%%
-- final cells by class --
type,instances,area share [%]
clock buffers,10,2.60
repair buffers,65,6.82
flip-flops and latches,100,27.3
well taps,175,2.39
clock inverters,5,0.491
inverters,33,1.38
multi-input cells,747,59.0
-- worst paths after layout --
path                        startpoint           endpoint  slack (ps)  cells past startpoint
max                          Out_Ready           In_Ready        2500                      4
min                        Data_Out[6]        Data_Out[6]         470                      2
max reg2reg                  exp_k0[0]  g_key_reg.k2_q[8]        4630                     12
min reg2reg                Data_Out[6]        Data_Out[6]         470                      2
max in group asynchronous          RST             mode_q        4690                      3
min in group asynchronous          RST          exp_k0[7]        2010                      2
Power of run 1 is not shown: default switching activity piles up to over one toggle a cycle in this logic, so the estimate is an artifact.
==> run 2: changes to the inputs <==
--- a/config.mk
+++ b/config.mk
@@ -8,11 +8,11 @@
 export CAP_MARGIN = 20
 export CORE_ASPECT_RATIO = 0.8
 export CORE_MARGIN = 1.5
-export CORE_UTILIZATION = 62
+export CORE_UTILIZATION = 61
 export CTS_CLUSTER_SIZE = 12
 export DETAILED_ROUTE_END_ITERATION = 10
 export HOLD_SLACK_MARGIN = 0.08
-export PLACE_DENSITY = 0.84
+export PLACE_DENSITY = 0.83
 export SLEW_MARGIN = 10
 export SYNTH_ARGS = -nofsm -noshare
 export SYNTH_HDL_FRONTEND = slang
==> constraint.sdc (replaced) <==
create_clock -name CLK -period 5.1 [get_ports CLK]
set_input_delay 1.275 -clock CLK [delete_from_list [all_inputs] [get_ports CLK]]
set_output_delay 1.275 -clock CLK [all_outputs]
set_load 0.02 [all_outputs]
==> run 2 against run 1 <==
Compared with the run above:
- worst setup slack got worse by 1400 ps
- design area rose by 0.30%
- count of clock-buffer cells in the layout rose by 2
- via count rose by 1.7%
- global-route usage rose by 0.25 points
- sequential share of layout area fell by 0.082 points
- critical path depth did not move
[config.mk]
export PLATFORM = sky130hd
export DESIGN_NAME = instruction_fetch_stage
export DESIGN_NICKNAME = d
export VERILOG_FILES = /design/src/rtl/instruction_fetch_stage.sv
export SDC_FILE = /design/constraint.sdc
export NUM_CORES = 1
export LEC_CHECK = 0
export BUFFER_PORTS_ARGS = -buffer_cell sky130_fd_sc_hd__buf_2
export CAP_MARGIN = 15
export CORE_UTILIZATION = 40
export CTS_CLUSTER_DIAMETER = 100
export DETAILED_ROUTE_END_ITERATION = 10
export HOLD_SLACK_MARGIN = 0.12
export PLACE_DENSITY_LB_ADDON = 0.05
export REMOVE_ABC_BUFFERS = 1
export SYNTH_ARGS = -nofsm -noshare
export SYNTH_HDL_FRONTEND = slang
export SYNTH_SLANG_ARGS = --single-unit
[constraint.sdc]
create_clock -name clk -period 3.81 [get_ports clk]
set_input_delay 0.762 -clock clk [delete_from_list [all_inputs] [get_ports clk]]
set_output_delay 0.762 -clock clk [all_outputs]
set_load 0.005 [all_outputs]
%%
**What the exercise asks**
Retype the material exactly, including every line.

**Result of the task**
-- final cells by class --
type,instances,area share [%]
clock buffers,10,2.60
repair buffers,65,6.82
flip-flops and latches,100,27.3
well taps,175,2.39
clock inverters,5,0.491
inverters,33,1.38
multi-input cells,747,59.0
-- worst paths after layout --
path                        startpoint           endpoint  slack (ps)  cells past startpoint
max                          Out_Ready           In_Ready        2500                      4
min                        Data_Out[6]        Data_Out[6]         470                      2
max reg2reg                  exp_k0[0]  g_key_reg.k2_q[8]        4630                     12
min reg2reg                Data_Out[6]        Data_Out[6]         470                      2
max in group asynchronous          RST             mode_q        4690                      3
min in group asynchronous          RST          exp_k0[7]        2010                      2
Power of run 1 is not shown: default switching activity piles up to over one toggle a cycle in this logic, so the estimate is an artifact.
==> run 2: changes to the inputs <==
--- a/config.mk
+++ b/config.mk
@@ -8,11 +8,11 @@
 export CAP_MARGIN = 20
 export CORE_ASPECT_RATIO = 0.8
 export CORE_MARGIN = 1.5
-export CORE_UTILIZATION = 62
+export CORE_UTILIZATION = 61
 export CTS_CLUSTER_SIZE = 12
 export DETAILED_ROUTE_END_ITERATION = 10
 export HOLD_SLACK_MARGIN = 0.08
-export PLACE_DENSITY = 0.84
+export PLACE_DENSITY = 0.83
 export SLEW_MARGIN = 10
 export SYNTH_ARGS = -nofsm -noshare
 export SYNTH_HDL_FRONTEND = slang
==> constraint.sdc (replaced) <==
create_clock -name CLK -period 5.1 [get_ports CLK]
set_input_delay 1.275 -clock CLK [delete_from_list [all_inputs] [get_ports CLK]]
set_output_delay 1.275 -clock CLK [all_outputs]
set_load 0.02 [all_outputs]
==> run 2 against run 1 <==
Compared with the run above:
- worst setup slack got worse by 1400 ps
- design area rose by 0.30%
- count of clock-buffer cells in the layout rose by 2
- via count rose by 1.7%
- global-route usage rose by 0.25 points
- sequential share of layout area fell by 0.082 points
- critical path depth did not move
[config.mk]
export PLATFORM = sky130hd
export DESIGN_NAME = instruction_fetch_stage
export DESIGN_NICKNAME = d
export VERILOG_FILES = /design/src/rtl/instruction_fetch_stage.sv
export SDC_FILE = /design/constraint.sdc
export NUM_CORES = 1
export LEC_CHECK = 0
export BUFFER_PORTS_ARGS = -buffer_cell sky130_fd_sc_hd__buf_2
export CAP_MARGIN = 15
export CORE_UTILIZATION = 40
export CTS_CLUSTER_DIAMETER = 100
export DETAILED_ROUTE_END_ITERATION = 10
export HOLD_SLACK_MARGIN = 0.12
export PLACE_DENSITY_LB_ADDON = 0.05
export REMOVE_ABC_BUFFERS = 1
export SYNTH_ARGS = -nofsm -noshare
export SYNTH_HDL_FRONTEND = slang
export SYNTH_SLANG_ARGS = --single-unit
[constraint.sdc]
create_clock -name clk -period 3.81 [get_ports clk]
set_input_delay 0.762 -clock clk [delete_from_list [all_inputs] [get_ports clk]]
set_output_delay 0.762 -clock clk [all_outputs]
set_load 0.005 [all_outputs]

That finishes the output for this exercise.